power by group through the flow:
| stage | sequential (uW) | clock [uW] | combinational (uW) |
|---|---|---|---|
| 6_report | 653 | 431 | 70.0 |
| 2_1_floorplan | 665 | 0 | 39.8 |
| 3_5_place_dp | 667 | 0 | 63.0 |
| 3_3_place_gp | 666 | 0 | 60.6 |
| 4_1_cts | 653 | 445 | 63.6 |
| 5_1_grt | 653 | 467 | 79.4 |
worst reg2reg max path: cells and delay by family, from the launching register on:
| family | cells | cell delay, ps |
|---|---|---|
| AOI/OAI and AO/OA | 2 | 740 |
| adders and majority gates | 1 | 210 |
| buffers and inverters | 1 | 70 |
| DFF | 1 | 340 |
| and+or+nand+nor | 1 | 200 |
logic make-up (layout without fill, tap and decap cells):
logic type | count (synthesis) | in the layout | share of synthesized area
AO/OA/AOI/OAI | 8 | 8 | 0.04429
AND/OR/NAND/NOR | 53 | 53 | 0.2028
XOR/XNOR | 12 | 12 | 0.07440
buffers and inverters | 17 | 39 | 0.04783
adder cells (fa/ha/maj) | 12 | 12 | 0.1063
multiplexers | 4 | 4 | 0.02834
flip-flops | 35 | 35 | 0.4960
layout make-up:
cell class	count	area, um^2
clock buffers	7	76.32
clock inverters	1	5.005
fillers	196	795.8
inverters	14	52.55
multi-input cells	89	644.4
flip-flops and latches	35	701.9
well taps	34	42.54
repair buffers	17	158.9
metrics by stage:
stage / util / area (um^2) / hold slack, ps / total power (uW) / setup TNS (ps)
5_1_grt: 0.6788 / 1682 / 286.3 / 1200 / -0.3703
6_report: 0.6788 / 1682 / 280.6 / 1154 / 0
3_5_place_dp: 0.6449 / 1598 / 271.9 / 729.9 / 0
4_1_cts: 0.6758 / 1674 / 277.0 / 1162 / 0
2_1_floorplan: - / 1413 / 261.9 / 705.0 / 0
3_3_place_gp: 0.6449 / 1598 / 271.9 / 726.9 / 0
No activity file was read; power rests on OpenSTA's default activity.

# Work to complete
Repeat exactly the lines of the listing from its first line through the line that holds "and+or+nand+nor | 1 | 200 |". Nothing else should appear.

# Task output
power by group through the flow:
| stage | sequential (uW) | clock [uW] | combinational (uW) |
|---|---|---|---|
| 6_report | 653 | 431 | 70.0 |
| 2_1_floorplan | 665 | 0 | 39.8 |
| 3_5_place_dp | 667 | 0 | 63.0 |
| 3_3_place_gp | 666 | 0 | 60.6 |
| 4_1_cts | 653 | 445 | 63.6 |
| 5_1_grt | 653 | 467 | 79.4 |
worst reg2reg max path: cells and delay by family, from the launching register on:
| family | cells | cell delay, ps |
|---|---|---|
| AOI/OAI and AO/OA | 2 | 740 |
| adders and majority gates | 1 | 210 |
| buffers and inverters | 1 | 70 |
| DFF | 1 | 340 |
| and+or+nand+nor | 1 | 200 |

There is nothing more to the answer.